This design comes from an exercise in tuning for small area, a short achievable clock period and few clock cycles on the open sky130 flow, not from production work. No functional check of the RTL was part of this run. No activity file was given, so power comes from the tool's default toggle rates.

==> flow/config.mk <==
export PLATFORM = sky130hd
export DESIGN_NAME = via_block
export DESIGN_NICKNAME = via_block
export VERILOG_FILES = /design/flow/design.v
export SDC_FILE = /design/flow/constraint.sdc
export NUM_CORES = 4
export LEC_CHECK = 0
export CAP_MARGIN = 20
export CORE_MARGIN = 2
export CORE_UTILIZATION = 40
export PLACE_DENSITY = 0.6
export SLEW_MARGIN = 20
==> flow/constraint.sdc <==
create_clock -name core_clock -period 10.0 [get_ports {clk}]
set_input_delay 2.0000 -clock core_clock [delete_from_list [all_inputs] [get_ports {clk}]]
set_output_delay 2.0000 -clock core_clock [all_outputs]
set_load 0.01 [all_outputs]
==> flow/design.v <==
module seq_div (
    input  wire        clk,
    input  wire        rst,
    input  wire        start,
    input  wire [31:0] dividend,
    input  wire [16:0] divisor,    
    output wire        busy,
    output wire        done,
    output wire [16:0] rem,
    output wire        q_lsb
);
    reg [31:0] num;      
    reg [16:0] part;     
    reg [5:0]  count;
    wire [20:0] ge;
    genvar i;
    generate
        for (i = 0; i < 21; i = i + 1) begin : g_ge
            if (i < 16) assign ge[i] = ~|divisor[16:i+1];
            else        assign ge[i] = 1'b1;
        end
    endgenerate
    wire [20:0] wide  = {part, num[31:28]};
    wire        skip  = (count >= 6'd4) && ~|(wide & ge);
    wire [17:0] shifted = {part, num[31]};
    wire [17:0] diff    = shifted - {1'b0, divisor};
    wire        fits    = ~diff[17];
    wire [16:0] part_n = skip ? wide[16:0] : (fits ? diff[16:0] : shifted[16:0]);
    wire [5:0]  count_n = skip ? count - 6'd4 : count - 6'd1;
    assign busy  = count != 6'd0;
    assign done  = busy && count_n == 6'd0;
    assign rem   = part_n;
    assign q_lsb = ~skip & fits;
    always @(posedge clk) begin
        if (rst) begin
            count <= 6'd0;
        end else if (start) begin
            num   <= dividend;
            part  <= 17'd0;
            count <= 6'd32;
        end else if (busy) begin
            num   <= skip ? {num[27:0], 4'd0} : {num[30:0], 1'b0};
            part  <= part_n;
            count <= count_n;
        end
    end
endmodule
module via_unit (
    input  wire        clk,
    input  wire        rst,         
    input  wire        rd,          
    input  wire        wr,          
    input  wire        debug,       
    input  wire [3:0]  reg_idx,
    input  wire [7:0]  wdata,
    input  wire        mreset,      
    input  wire        pulse,       
    input  wire        t1_we,
    input  wire [16:0] step_t1,
    input  wire        step_t1_run,
    input  wire        step_pb7,
    input  wire        step_ifr6,
    input  wire        t2_we,
    input  wire [16:0] step_t2,
    input  wire        step_t2_run,
    input  wire        step_ifr5,
    output reg  [7:0]  orb,
    output reg  [7:0]  ora,
    output reg  [7:0]  ddrb,
    output reg  [7:0]  ddra,
    output reg  [7:0]  acr,
    output reg  [15:0] t1_latch,
    output reg  [16:0] t1,          
    output reg  [16:0] t2,
    output reg         t1_run,
    output reg         t2_run,
    output reg         pb7,
    output reg  [31:0] pulses,
    output reg  [7:0]  rdata,
    output wire        irq
);
    reg [15:0] t2_latch;
    reg [7:0]  sr;
    reg [7:0]  pcr;
    reg [6:0]  ifr;
    reg [6:0]  ier;
    assign irq = |(ifr & ier);
    wire keep_cb2 = ~pcr[7] & pcr[5];
    wire keep_ca2 = ~pcr[3] & pcr[1];
    always @(*) begin
        case (reg_idx)
            4'd0:  rdata = orb;
            4'd1:  rdata = ora;
            4'd2:  rdata = ddrb;
            4'd3:  rdata = ddra;
            4'd4:  rdata = t1[7:0];
            4'd5:  rdata = t1[15:8];
            4'd6:  rdata = t1_latch[7:0];
            4'd7:  rdata = t1_latch[15:8];
            4'd8:  rdata = t2[7:0];
            4'd9:  rdata = t2[15:8];
            4'd10: rdata = sr;
            4'd11: rdata = acr;
            4'd12: rdata = pcr;
            4'd13: rdata = {irq, ifr};
            4'd14: rdata = {1'b1, ier};
            default: rdata = ora;
        endcase
    end
    always @(posedge clk) begin
        if (rst) begin
            orb <= 8'd0; ora <= 8'd0; ddrb <= 8'd0; ddra <= 8'd0;
            acr <= 8'd0; pcr <= 8'd0; sr <= 8'd0;
            ifr <= 7'd0; ier <= 7'd0;
            t1_latch <= 16'd0; t2_latch <= 16'd0;
            t1 <= 17'd0; t2 <= 17'd0;
            t1_run <= 1'b0; t2_run <= 1'b0; pb7 <= 1'b0;
            pulses <= 32'd0;
        end else if (mreset) begin
            orb <= 8'd0; ora <= 8'd0; ddrb <= 8'd0; ddra <= 8'd0;
            acr <= 8'd0; pcr <= 8'd0;
            ifr <= 7'd0; ier <= 7'd0;
            t1_run <= 1'b0; t2_run <= 1'b0; pb7 <= 1'b0;
            pulses <= 32'd0;
        end else if (pulse) begin
            pulses <= pulses + 32'd1;
        end else if (t1_we || t2_we) begin
            if (t1_we) begin
                t1     <= step_t1;
                t1_run <= step_t1_run;
                pb7    <= step_pb7;
                if (step_ifr6) ifr[6] <= 1'b1;
            end
            if (t2_we) begin
                t2     <= step_t2;
                t2_run <= step_t2_run;
                if (step_ifr5) ifr[5] <= 1'b1;
                pulses <= 32'd0;
            end
        end else if (rd && !debug) begin
            case (reg_idx)
                4'd0: begin
                    ifr[4] <= 1'b0;
                    if (!keep_cb2) ifr[3] <= 1'b0;
                end
                4'd1, 4'd15: begin
                    ifr[1] <= 1'b0;
                    if (!keep_ca2) ifr[0] <= 1'b0;
                end
                4'd4:  ifr[6] <= 1'b0;
                4'd8:  ifr[5] <= 1'b0;
                4'd10: ifr[2] <= 1'b0;
                default: ;
            endcase
        end else if (wr) begin
            case (reg_idx)
                4'd0: begin
                    ifr[4] <= 1'b0;
                    if (!keep_cb2) ifr[3] <= 1'b0;
                    orb <= wdata;
                end
                4'd1, 4'd15: begin
                    ifr[1] <= 1'b0;
                    if (!keep_ca2) ifr[0] <= 1'b0;
                    ora <= wdata;
                end
                4'd2:  ddrb <= wdata;
                4'd3:  ddra <= wdata;
                4'd4, 4'd6: t1_latch[7:0] <= wdata;
                4'd5: begin
                    t1_latch[15:8] <= wdata;
                    ifr[6] <= 1'b0;
                    t1     <= {1'b0, wdata, t1_latch[7:0]};
                    t1_run <= 1'b1;
                    pb7    <= 1'b0;
                end
                4'd7: begin
                    t1_latch[15:8] <= wdata;
                    ifr[6] <= 1'b0;
                end
                4'd8:  t2_latch[7:0] <= wdata;
                4'd9: begin
                    t2_latch[15:8] <= wdata;
                    ifr[5] <= 1'b0;
                    t2     <= {1'b0, wdata, t2_latch[7:0]};
                    t2_run <= 1'b1;
                end
                4'd10: begin
                    ifr[2] <= 1'b0;
                    sr <= wdata;
                end
                4'd11: acr <= wdata;
                4'd12: pcr <= wdata;
                4'd13: ifr <= ifr & ~wdata[6:0];
                4'd14: begin
                    if (wdata[7]) ier <= ier | wdata[6:0];
                    else          ier <= ier & ~wdata[6:0];
                end
                default: ;
            endcase
        end
    end
endmodule
module via_block (
    input  wire        clk,
    input  wire        rst,
    input  wire        cmd_valid,
    output wire        cmd_ready,
    input  wire [2:0]  cmd_op,       
    input  wire        cmd_unit,     
    input  wire        cmd_debug,    
    input  wire [3:0]  cmd_reg,
    input  wire [31:0] cmd_data,     
    input  wire        i2c_sda_in,   
    input  wire        ser_atn,
    input  wire        ser_clk,
    input  wire        ser_data,
    input  wire [3:0]  joy_data,     
    output reg         rsp_valid,
    output reg  [7:0]  rsp_rdata,
    output reg         rsp_i2c_step,
    output wire        irq1,
    output wire        irq2,
    output wire        pb7_1,
    output wire        pb7_2,
    output reg         i2c_sda_out,
    output reg         i2c_scl_out,
    output reg         joy_latch,
    output reg         joy_clk
);
    localparam OP_READ  = 3'd0;
    localparam OP_WRITE = 3'd1;
    localparam OP_STEP  = 3'd2;
    localparam OP_PULSE = 3'd3;
    localparam OP_RESET = 3'd4;
    localparam I2C_DATA_BIT = 0;
    localparam I2C_CLK_BIT  = 1;
    localparam JOY_LATCH_BIT = 2;
    localparam JOY_CLK_BIT  = 3;
    localparam SER_ATN_BIT  = 5;
    localparam SER_CLK_BIT  = 6;
    localparam SER_DATA_BIT = 7;
    reg         e_valid;
    reg  [2:0]  e_op;
    reg         e_unit;
    reg         e_debug;
    reg  [3:0]  e_reg;
    reg  [31:0] e_data;
    reg         e_sda, e_atn, e_sclk, e_sdata;
    reg  [3:0]  e_joy;
    wire div_busy, div_done;
    assign cmd_ready = ~(e_valid & div_busy);
    wire accept = cmd_valid & cmd_ready;
    wire go     = e_valid & ~div_busy;
    always @(posedge clk) begin
        if (rst) begin
            e_valid <= 1'b0;
        end else if (accept) begin
            e_valid <= 1'b1;
        end else if (go) begin
            e_valid <= 1'b0;
        end
    end
    always @(posedge clk) begin
        if (accept) begin
            e_op    <= cmd_op;
            e_unit  <= cmd_unit;
            e_debug <= cmd_debug;
            e_reg   <= cmd_reg;
            e_data  <= cmd_data;
            e_sda   <= i2c_sda_in;
            e_atn   <= ser_atn;
            e_sclk  <= ser_clk;
            e_sdata <= ser_data;
            e_joy   <= joy_data;
        end
    end
    wire is_rd    = go && e_op == OP_READ;
    wire is_wr    = go && e_op == OP_WRITE;
    wire is_step  = go && e_op == OP_STEP;
    wire is_pulse = go && e_op == OP_PULSE;
    wire is_reset = go && e_op == OP_RESET;
    wire [7:0]  orb     [0:1];
    wire [7:0]  ora     [0:1];
    wire [7:0]  ddrb    [0:1];
    wire [7:0]  ddra    [0:1];
    wire [7:0]  acr     [0:1];
    wire [15:0] t1_latch[0:1];
    wire [16:0] t1      [0:1];
    wire [16:0] t2      [0:1];
    wire        t1_run  [0:1];
    wire        t2_run  [0:1];
    wire        pb7     [0:1];
    wire [31:0] pulses  [0:1];
    wire [7:0]  rdata   [0:1];
    wire        irq     [0:1];
    reg         d_unit;          
    wire        t1_we_fast, t2_we;
    reg  [16:0] res_t1;
    reg         res_t1_run, res_pb7, res_ifr6;
    reg  [16:0] res_t2;
    reg         res_t2_run, res_ifr5;
    wire [16:0] div_t1;
    wire        div_t1_run, div_pb7;
    genvar g;
    generate
        for (g = 0; g < 2; g = g + 1) begin : unit
            via_unit u (
                .clk        (clk),
                .rst        (rst),
                .rd         (is_rd    && e_unit == g),
                .wr         (is_wr    && e_unit == g),
                .debug      (e_debug),
                .reg_idx    (e_reg),
                .wdata      (e_data[7:0]),
                .mreset     (is_reset),
                .pulse      (is_pulse && e_unit == g),
                .t1_we      ((t1_we_fast && e_unit == g) || (div_done && d_unit == g)),
                .step_t1    (div_done ? div_t1     : res_t1),
                .step_t1_run(div_done ? div_t1_run : res_t1_run),
                .step_pb7   (div_done ? div_pb7    : res_pb7),
                .step_ifr6  (div_done ? d_run      : res_ifr6),
                .t2_we      (t2_we && e_unit == g),
                .step_t2    (res_t2),
                .step_t2_run(res_t2_run),
                .step_ifr5  (res_ifr5),
                .orb        (orb[g]),
                .ora        (ora[g]),
                .ddrb       (ddrb[g]),
                .ddra       (ddra[g]),
                .acr        (acr[g]),
                .t1_latch   (t1_latch[g]),
                .t1         (t1[g]),
                .t2         (t2[g]),
                .t1_run     (t1_run[g]),
                .t2_run     (t2_run[g]),
                .pb7        (pb7[g]),
                .pulses     (pulses[g]),
                .rdata      (rdata[g]),
                .irq        (irq[g])
            );
        end
    endgenerate
    assign irq1  = irq[0];
    assign irq2  = irq[1];
    assign pb7_1 = pb7[0];
    assign pb7_2 = pb7[1];
    wire [7:0] pa_ext;
    assign pa_ext[7:4] = e_joy;
    assign pa_ext[3:2] = 2'b00;
    assign pa_ext[I2C_CLK_BIT]  = i2c_scl_out;
    assign pa_ext[I2C_DATA_BIT] = e_sda;
    wire [7:0] pb_ext;
    assign pb_ext[SER_DATA_BIT] = e_sdata;
    assign pb_ext[SER_CLK_BIT]  = e_sclk;
    assign pb_ext[SER_ATN_BIT]  = e_atn;
    assign pb_ext[4:0] = 5'd0;
    wire [7:0] pa_read1 = (ora[0] & ddra[0]) | (pa_ext & ~ddra[0]);
    wire [7:0] pb_read1 = acr[0][1] ? 8'd0 : ((orb[0] & ddrb[0]) | (pb_ext & ~ddrb[0]));
    wire porta_reg = (e_reg == 4'd1) || (e_reg == 4'd15);
    reg [7:0] read_value;
    always @(*) begin
        read_value = rdata[e_unit];
        if (e_unit == 1'b0) begin
            if (e_reg == 4'd0)
                read_value = pb_read1;
            else if (porta_reg)
                read_value = pa_read1;
        end
    end
    wire i2c_step_now = go && e_unit == 1'b0 && porta_reg &&
                        ((e_op == OP_READ && !e_debug) || e_op == OP_WRITE);
    wire bridge_wr = is_wr && e_unit == 1'b0;
    wire push_reg  = e_reg <= 4'd3 || e_reg == 4'd15;
    wire [7:0] new_ora  = (porta_reg)     ? e_data[7:0] : ora[0];
    wire [7:0] new_ddra = (e_reg == 4'd3) ? e_data[7:0] : ddra[0];
    always @(posedge clk) begin
        if (rst) begin
            i2c_sda_out <= 1'b1;
            i2c_scl_out <= 1'b1;
            joy_latch   <= 1'b0;
            joy_clk     <= 1'b0;
        end else if (bridge_wr) begin
            if (push_reg) begin
                i2c_sda_out <= ~new_ddra[I2C_DATA_BIT] | new_ora[I2C_DATA_BIT];
                i2c_scl_out <= ~new_ddra[I2C_CLK_BIT]  | new_ora[I2C_CLK_BIT];
                joy_latch   <= new_ora[JOY_LATCH_BIT];
                joy_clk     <= new_ora[JOY_CLK_BIT];
            end else if (e_reg == 4'd12) begin
                if (e_data[7:5] == 3'b110) i2c_scl_out <= 1'b0;
                if (e_data[7:5] == 3'b111) i2c_scl_out <= 1'b1;
            end
        end
    end
    wire [31:0] k     = e_data;
    wire [16:0] t1m   = t1[e_unit];
    wire [15:0] l1m   = t1_latch[e_unit];
    wire [7:0]  acrm  = acr[e_unit];
    wire        run1m = t1_run[e_unit];
    wire        pb7m  = pb7[e_unit];
    wire [16:0] c1    = t1m + 17'd1;                       
    wire        und1  = k > {15'd0, c1};
    wire [31:0] r1    = k - {15'd0, c1} - 32'd1;           
    wire [19:0] x1    = {4'd0, l1m} - r1[19:0];            
    wire        once1 = (r1[31:19] == 13'd0) && (x1[19] == 1'b0 || x1 == 20'hFFFFF);
    wire        slow  = und1 && !once1;
    always @(*) begin
        res_t1     = t1m - k[16:0];
        res_t1_run = run1m;
        res_pb7    = pb7m;
        res_ifr6   = 1'b0;
        if (und1) begin
            res_t1 = x1[16:0];
            if (run1m) begin
                res_ifr6   = 1'b1;
                res_pb7    = ~pb7m;
                res_t1_run = acrm[6];
            end
        end
    end
    wire [16:0] t2m   = t2[e_unit];
    wire [31:0] e2    = acrm[5] ? pulses[e_unit] : k;
    wire [16:0] c2    = t2m + 17'd1;
    wire        und2  = e2 > {15'd0, c2};
    wire [31:0] r2    = e2 - {15'd0, c2} - 32'd1;
    wire [16:0] y2    = {1'b0, r2[15:0]} - {1'b0, r2[31:16]};    
    wire [16:0] t2u   = y2[16] ? (17'h1FFFE - y2) : (17'h0FFFF - y2);
    always @(*) begin
        res_t2     = t2m - e2[16:0];
        res_t2_run = t2_run[e_unit];
        res_ifr5   = 1'b0;
        if (und2) begin
            res_t2 = t2u;
            if (t2_run[e_unit]) begin
                res_ifr5   = 1'b1;
                res_t2_run = 1'b0;
            end
        end
    end
    assign t2_we      = is_step;
    assign t1_we_fast = is_step && !slow;
    reg  d_run, d_cont, d_pb7;
    wire [16:0] div_rem;
    wire        div_q_lsb;
    wire [15:0] l1d = t1_latch[d_unit];
    always @(posedge clk) begin
        if (is_step && slow) begin
            d_unit <= e_unit;
            d_run  <= run1m;
            d_cont <= acrm[6];
            d_pb7  <= pb7m;
        end
    end
    seq_div divider (
        .clk(clk), .rst(rst), .start(is_step && slow),
        .dividend(r1), .divisor({1'b0, l1d} + 17'd2),
        .busy(div_busy), .done(div_done), .rem(div_rem), .q_lsb(div_q_lsb)
    );
    assign div_t1     = {1'b0, l1d} - div_rem;
    assign div_t1_run = d_run & d_cont;
    assign div_pb7    = d_pb7 ^ (d_run & (d_cont ? ~div_q_lsb : 1'b1));
    always @(posedge clk) begin
        if (rst) begin
            rsp_valid    <= 1'b0;
            rsp_i2c_step <= 1'b0;
        end else begin
            rsp_valid    <= (go && !(e_op == OP_STEP && slow)) || div_done;
            rsp_i2c_step <= i2c_step_now;
        end
    end
    always @(posedge clk) begin
        rsp_rdata <= read_value;
    end
endmodule
==> flow/run.sh <==
#!/bin/bash
# synth_recipe.tcl (not shown) runs the flow's synth.tcl, then flattens the netlist and writes it again
# the make line also repeats each setting of config.mk as NAME=value (left out here)
make -C /OpenROAD-flow-scripts/flow DESIGN_CONFIG=/design/flow/config.mk WORK_HOME=/design/flow/orfs CLKGATE_MAP_FILE= SYNTH_SCRIPT=/design/flow/synth_recipe.tcl finish
==> impl_metrics.csv <==
group,metric,value,unit
synthesis,ys_top_cells_by_area,"dfxtp_1, edfxtp_1, nand2_1",
synthesis,synth_area,31100,um2
detailed_routing,drt_first_pass_iters,8,
setup_path,slowest_stage,"a2111oi_1",
floorplan,die_area,80000,um2
synthesis,synth_cells,3976,
grt,grt_start_max_net_pins,91,
sta,period_share,0.859,
grt,grtUsageTotal,0.292,
synthesis,avgSynthCellArea,7.82,um2
sta,period_needed,8590,ps
clock_network,clock_sinks,449,
sta,setup_viol,0,
clock_network,h-tree-depth,2,
pwr,power_density,211,nW/um2
pwr,ir_drop,0.125,mV
grt,antenna_found_initial,2,
setup_path,worst_ep_arrival_time,9140,ps
sta,rsz0062_at_grt,"false",
clock_network,post_cts_resize_count,0,
synthesis,synth_warnings,3,
setup_path,start_kind,"flop",
final_layout,area_growth,11.2,%
detailed_routing,drc,0,
clock_network,clock_tree.root_cell,"clkbuf_16",
placed_design,post-dp-hpwl,88300,um
pwr,p_total,7.30,mW
clock_network,post_cts_buffers,0,
sta,max_freq,0.116,GHz
final_layout,largest_register,"unit.u.pulses",
final_layout,layout_common_cells,"nand2_1, a21oi_1, nor2_1",
floorplan,ioPinCount,71,
placed_design,io_buffers,70,
floorplan,rows,102,
setup_path,worstSetupPathType,"reg2reg",
final_layout,num_antenna_cells,0,
status,status,"timing/DRC/antenna clean",
pwr,p_leak,12.7,nW
sta,fin_skew,53.5,ps
placed_design,gp_congestion,0.971,
final_layout,drive_above_1_share,0.0676,
setup_path,cpPeakStageDelay,810,ps
clock_network,cts-buffers-inserted,53,
grt,grt_pass1_vias,28000,
detailed_routing,routedWlPerCell,23.8,um
sta,tightest_slew,1110,ps
final_layout,layout_commonest_cell,"nand2_1",
synthesis,ys.flop_type,"dfxtp_1",
clock_network,clk_pin_slew,60,ps
grt,overflow,0,
sta,setup_ws,1410,ps
synthesis,ys_async_sr_fraction,0,
detailed_routing,via_per_inst,6.07,
synthesis,synth_top_cell_area_share,0.223,
floorplan,core_area,77200,um2
sta,tns,0,ps
min_path,hp-class,"reg2reg",
floorplan,start_util,0.403,
setup_path,end_kind,"flop",
setup_path,worstPathRequired,10550,ps
grt,grt_first_pass_wirelength,177000,um
synthesis,ys_seq_area_frac,0.322,
final_layout,largest_register_ffs,64,
detailed_routing,drtIter0Drc,3905,
sta,hold_violations,0,
detailed_routing,ant_nets,0,
synthesis,ys_ff_latch,449,
sta,maxSlewHeadroom,0.258,
floorplan,dieWidth,283,um
clock_network,ctsHoldBuffers,0,
synthesis,synth_nets,4180,
synthesis,yosysUniqueCellTypes,99,
final_layout,reg_top3,"unit.u.pulses x64, unit.u.t1 x34, unit.u.t2 x34",
final_layout,layout.nets,4155,
floorplan,fp.dieH,283,um
synthesis,synth-edff-count,102,
synthesis,synth_top_area_cell,"dfxtp_1",
sta,slew_violations,0,
job,drv_cap,0,
placed_design,dp_slack,1310,ps
clock_network,clockBufferDepth,3,
setup_path,crit_fanout,32,
final_layout,final_util,0.448,
detailed_routing,wirelength,120000,um
clock_network,clk-insertion-delay-late,640,ps
detailed_routing,num_vias,30600,
clock_network,cts_tree,"done",
setup_path,critPathMostFrequentCell,"a21o_1",
## logic make-up after synthesis
| kind of cell | share of synthesized area |
|---|---|
| AO/OA/AOI/OAI | 0.225 |
| XOR/XNOR | 0.0566 |
| adder cells (fa/ha/maj) | 0.0631 |
| buffers and inverters | 0.0434 |
| flip-flops | 0.322 |
| multiplexers | 0.0649 |
| AND/OR/NAND/NOR | 0.225 |
## cell type report
cell class / instances / area (um2)
multi-input combinational: 3190 / 19900
inverter: 126 / 473
clock buffer: 62 / 1420
tap: 1040 / 1300
clock inverter: 36 / 359
sequential: 449 / 10000
timing repair buffer: 131 / 1160
fill: 7793 / 42600
## path summary, 6_finish.rpt
kind	startpoint	end	slack (ps)	cells past startpoint
max	e_unit	unit[0].u.t2[15]	1410	29
min	unit[0].u.orb[6]	unit[0].u.orb[6]	450	2
max reg2reg	e_unit	unit[0].u.t2[15]	1410	29
min reg2reg	unit[0].u.orb[6]	unit[0].u.orb[6]	450	2
## where the power goes
group          switching [mW]  leakage (nW)  total, mW  internal, mW
sequential              0.168          3.77       2.24          2.07
combinational            1.93          8.01       3.05          1.12
clock                   0.843         0.892       2.01          1.17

━━━━━━━━━━

The problem: What is needed is an exact copy of the entries above, from the first line through the line holding "export NUM_CORES = 4", with both of those lines kept; please give nothing else.

Answer for the task:
This design comes from an exercise in tuning for small area, a short achievable clock period and few clock cycles on the open sky130 flow, not from production work. No functional check of the RTL was part of this run. No activity file was given, so power comes from the tool's default toggle rates.

==> flow/config.mk <==
export PLATFORM = sky130hd
export DESIGN_NAME = via_block
export DESIGN_NICKNAME = via_block
export VERILOG_FILES = /design/flow/design.v
export SDC_FILE = /design/flow/constraint.sdc
export NUM_CORES = 4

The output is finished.